** Assignment **
Of the entries below, restate word for word only the section that runs from the line with "export PLATFORM = sky130hd" to the line with "export CORE_MARGIN = 2", counting both ends.

(Items from a dataset)

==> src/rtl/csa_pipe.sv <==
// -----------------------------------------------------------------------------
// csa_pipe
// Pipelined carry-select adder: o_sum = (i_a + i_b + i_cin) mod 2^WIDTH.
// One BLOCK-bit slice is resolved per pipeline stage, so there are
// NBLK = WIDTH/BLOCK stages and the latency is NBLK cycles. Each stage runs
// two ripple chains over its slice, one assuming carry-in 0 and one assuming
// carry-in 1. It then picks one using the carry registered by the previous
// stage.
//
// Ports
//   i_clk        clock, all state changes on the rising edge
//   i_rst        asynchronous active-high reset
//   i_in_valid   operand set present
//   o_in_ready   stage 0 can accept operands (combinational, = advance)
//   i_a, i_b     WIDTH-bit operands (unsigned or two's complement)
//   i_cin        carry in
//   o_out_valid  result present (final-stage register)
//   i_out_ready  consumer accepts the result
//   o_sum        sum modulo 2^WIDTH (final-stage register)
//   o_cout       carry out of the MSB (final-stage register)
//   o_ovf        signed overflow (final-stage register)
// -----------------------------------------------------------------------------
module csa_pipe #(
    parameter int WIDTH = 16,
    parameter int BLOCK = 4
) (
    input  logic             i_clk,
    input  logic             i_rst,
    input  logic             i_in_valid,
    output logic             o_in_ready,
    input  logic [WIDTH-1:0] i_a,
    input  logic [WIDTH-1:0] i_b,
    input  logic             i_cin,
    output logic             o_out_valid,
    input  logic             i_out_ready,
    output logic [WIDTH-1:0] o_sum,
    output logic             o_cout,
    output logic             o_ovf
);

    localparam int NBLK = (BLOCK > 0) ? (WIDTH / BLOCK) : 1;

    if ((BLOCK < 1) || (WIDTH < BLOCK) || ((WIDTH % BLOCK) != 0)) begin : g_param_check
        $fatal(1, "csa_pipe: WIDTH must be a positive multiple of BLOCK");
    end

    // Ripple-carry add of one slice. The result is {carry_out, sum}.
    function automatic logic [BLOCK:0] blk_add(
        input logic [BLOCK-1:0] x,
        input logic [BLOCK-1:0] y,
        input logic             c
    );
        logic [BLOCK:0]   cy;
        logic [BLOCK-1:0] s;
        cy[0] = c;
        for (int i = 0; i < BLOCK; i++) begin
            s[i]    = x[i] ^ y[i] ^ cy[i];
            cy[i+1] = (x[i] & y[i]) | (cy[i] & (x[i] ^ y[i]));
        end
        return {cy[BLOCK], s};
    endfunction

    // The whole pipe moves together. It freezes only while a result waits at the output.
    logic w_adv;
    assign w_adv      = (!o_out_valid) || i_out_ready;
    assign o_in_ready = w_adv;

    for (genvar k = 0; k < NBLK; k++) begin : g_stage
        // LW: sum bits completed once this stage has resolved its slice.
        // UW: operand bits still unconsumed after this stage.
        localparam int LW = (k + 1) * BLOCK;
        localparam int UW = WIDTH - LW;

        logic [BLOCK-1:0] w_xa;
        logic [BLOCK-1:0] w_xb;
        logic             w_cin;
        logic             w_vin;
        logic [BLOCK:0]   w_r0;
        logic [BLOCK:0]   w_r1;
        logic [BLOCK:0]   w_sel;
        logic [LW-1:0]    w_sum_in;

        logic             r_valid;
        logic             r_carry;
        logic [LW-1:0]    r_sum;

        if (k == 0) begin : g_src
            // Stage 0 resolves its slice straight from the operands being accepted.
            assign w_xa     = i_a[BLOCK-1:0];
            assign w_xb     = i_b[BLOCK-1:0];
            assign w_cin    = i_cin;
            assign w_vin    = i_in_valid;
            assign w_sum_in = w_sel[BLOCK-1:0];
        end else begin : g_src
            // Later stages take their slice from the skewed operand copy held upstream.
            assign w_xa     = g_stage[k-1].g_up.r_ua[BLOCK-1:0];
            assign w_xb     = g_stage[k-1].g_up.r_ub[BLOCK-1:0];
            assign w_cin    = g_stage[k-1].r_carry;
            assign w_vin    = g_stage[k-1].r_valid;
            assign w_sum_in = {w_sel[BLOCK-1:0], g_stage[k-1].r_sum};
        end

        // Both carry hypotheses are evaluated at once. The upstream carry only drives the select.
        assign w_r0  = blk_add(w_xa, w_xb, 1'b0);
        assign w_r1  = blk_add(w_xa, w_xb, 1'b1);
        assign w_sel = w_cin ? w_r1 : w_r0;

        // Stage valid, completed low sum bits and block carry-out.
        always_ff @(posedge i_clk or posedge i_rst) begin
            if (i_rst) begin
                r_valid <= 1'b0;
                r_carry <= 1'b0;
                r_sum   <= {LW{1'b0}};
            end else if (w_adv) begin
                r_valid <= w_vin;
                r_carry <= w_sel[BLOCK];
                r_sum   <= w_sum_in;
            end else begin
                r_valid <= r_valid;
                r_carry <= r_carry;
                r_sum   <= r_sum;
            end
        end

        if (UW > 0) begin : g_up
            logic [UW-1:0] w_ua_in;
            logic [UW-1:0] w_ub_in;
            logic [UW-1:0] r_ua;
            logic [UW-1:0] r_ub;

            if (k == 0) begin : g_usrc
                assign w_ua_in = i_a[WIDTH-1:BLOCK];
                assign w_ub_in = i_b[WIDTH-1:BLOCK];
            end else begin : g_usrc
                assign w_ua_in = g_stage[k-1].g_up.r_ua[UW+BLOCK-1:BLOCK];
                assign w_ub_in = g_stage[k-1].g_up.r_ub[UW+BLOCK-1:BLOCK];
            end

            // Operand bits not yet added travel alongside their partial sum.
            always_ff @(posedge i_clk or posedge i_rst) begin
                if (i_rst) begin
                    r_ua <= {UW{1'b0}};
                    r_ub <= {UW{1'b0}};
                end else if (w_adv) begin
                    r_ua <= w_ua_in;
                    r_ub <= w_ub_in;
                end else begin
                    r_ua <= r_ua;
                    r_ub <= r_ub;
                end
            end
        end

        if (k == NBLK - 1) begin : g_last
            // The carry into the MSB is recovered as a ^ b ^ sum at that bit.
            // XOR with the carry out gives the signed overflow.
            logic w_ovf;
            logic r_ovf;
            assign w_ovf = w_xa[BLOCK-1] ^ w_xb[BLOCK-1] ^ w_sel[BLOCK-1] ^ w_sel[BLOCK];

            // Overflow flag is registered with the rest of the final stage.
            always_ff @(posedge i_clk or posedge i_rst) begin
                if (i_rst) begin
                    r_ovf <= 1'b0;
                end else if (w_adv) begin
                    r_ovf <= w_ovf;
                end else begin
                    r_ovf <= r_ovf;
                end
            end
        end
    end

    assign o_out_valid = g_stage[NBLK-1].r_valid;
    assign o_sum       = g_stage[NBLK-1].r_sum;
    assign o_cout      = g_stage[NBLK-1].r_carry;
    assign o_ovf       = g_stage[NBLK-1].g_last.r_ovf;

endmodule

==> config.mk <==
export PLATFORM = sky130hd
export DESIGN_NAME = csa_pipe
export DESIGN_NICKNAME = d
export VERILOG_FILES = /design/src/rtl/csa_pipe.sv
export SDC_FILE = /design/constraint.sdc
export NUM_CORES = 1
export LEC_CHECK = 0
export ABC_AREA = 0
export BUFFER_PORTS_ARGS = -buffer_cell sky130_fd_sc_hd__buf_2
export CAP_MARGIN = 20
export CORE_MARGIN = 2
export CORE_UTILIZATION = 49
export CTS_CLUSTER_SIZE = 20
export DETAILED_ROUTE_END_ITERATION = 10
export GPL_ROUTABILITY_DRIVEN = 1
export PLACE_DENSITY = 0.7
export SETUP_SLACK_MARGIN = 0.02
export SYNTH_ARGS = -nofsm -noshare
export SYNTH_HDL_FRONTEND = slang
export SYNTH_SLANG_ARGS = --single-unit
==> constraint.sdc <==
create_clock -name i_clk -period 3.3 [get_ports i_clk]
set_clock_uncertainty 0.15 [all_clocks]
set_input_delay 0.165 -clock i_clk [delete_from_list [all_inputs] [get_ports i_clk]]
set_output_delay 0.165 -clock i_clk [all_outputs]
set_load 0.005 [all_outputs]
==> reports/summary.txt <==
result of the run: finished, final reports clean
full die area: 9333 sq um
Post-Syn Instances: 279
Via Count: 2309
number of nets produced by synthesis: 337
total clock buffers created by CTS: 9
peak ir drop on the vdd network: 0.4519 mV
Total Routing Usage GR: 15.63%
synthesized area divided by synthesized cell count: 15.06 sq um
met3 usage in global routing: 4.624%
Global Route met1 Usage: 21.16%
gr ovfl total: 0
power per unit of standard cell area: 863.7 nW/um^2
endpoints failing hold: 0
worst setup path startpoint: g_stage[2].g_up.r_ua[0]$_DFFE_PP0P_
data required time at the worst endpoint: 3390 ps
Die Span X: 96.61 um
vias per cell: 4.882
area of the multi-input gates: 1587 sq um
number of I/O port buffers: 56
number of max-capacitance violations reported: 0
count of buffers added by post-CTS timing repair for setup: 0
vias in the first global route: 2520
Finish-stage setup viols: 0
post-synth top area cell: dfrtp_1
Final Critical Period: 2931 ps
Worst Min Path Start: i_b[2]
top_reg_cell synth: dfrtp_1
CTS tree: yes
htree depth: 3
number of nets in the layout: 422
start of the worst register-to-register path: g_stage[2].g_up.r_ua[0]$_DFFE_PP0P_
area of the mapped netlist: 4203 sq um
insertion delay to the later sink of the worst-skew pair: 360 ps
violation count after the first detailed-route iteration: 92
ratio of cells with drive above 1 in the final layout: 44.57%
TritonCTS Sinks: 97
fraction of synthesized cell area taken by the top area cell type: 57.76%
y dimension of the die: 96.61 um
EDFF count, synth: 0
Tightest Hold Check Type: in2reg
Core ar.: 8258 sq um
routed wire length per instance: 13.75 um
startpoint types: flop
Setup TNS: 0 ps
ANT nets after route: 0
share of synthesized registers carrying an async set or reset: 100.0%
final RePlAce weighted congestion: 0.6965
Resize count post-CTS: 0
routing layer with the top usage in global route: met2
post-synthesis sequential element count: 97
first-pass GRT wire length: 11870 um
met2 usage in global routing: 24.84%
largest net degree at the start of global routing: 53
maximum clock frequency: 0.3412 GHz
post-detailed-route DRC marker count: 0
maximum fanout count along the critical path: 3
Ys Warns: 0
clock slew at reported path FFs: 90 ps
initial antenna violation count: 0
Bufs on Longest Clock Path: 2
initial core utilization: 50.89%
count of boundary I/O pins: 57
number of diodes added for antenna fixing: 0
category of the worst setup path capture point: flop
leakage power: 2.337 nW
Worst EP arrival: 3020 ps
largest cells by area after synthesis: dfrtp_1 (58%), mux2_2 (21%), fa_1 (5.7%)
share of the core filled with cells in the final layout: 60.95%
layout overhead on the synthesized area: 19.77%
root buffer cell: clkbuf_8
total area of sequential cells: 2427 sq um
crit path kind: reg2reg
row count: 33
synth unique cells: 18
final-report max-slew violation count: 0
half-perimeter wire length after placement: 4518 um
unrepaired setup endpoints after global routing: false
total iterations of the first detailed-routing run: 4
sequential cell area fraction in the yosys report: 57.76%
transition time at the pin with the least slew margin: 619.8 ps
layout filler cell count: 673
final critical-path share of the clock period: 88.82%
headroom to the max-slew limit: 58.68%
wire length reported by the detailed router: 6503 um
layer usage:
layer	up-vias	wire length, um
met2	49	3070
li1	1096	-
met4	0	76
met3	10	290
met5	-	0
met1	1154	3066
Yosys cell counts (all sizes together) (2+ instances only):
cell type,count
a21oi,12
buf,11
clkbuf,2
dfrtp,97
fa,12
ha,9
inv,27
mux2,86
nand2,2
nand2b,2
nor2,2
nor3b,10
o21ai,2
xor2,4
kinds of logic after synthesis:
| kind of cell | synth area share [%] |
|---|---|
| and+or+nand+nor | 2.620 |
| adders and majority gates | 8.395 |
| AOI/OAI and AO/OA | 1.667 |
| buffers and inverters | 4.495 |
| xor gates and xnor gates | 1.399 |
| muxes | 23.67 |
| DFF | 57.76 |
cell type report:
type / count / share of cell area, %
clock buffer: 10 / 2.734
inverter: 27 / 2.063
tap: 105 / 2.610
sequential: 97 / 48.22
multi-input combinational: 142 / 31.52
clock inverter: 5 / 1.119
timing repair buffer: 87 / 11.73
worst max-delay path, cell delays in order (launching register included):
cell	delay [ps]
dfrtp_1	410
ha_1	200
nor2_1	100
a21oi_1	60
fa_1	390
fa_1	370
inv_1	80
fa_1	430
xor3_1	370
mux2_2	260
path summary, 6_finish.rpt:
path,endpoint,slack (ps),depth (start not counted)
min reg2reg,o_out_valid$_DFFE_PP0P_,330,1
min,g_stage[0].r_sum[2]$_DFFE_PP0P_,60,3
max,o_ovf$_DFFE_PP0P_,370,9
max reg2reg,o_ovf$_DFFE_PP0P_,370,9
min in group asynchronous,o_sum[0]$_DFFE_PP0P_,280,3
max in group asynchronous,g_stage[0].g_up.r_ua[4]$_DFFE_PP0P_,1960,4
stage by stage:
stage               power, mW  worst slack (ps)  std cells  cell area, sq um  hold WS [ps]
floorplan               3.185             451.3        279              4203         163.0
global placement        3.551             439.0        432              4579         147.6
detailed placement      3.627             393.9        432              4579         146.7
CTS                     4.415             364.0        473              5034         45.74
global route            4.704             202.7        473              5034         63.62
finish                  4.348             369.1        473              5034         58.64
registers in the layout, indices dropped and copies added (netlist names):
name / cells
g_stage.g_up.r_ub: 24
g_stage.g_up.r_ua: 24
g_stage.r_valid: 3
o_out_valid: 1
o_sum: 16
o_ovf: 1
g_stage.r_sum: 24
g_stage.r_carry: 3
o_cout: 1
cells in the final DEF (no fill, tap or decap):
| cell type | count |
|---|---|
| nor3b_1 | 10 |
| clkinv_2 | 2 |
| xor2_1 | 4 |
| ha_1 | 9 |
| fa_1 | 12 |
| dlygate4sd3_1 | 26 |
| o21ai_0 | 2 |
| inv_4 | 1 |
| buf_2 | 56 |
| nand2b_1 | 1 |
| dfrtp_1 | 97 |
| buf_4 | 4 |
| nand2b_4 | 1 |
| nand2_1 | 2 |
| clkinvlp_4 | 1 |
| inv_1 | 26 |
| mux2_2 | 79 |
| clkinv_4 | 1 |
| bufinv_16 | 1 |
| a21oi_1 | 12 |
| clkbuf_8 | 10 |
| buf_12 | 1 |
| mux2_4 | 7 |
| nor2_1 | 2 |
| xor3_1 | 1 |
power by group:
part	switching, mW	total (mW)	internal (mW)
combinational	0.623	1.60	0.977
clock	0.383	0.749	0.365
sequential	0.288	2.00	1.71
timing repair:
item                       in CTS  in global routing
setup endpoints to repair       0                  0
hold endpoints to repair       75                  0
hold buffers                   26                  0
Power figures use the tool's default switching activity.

---

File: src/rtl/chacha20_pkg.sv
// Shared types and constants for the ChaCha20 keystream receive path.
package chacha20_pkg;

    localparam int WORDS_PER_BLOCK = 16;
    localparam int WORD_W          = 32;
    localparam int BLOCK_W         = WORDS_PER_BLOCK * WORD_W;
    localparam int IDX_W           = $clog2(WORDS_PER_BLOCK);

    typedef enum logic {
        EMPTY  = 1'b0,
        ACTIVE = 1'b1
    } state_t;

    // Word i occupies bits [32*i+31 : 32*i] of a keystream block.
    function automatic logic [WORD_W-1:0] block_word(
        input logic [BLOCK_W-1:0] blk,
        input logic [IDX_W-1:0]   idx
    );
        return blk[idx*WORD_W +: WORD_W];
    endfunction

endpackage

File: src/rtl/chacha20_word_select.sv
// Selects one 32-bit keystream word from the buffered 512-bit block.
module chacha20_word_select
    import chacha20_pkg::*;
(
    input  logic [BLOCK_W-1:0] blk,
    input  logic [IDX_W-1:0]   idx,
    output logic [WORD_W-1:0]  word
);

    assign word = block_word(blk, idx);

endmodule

** Problem solution **
export PLATFORM = sky130hd
export DESIGN_NAME = csa_pipe
export DESIGN_NICKNAME = d
export VERILOG_FILES = /design/src/rtl/csa_pipe.sv
export SDC_FILE = /design/constraint.sdc
export NUM_CORES = 1
export LEC_CHECK = 0
export ABC_AREA = 0
export BUFFER_PORTS_ARGS = -buffer_cell sky130_fd_sc_hd__buf_2
export CAP_MARGIN = 20
export CORE_MARGIN = 2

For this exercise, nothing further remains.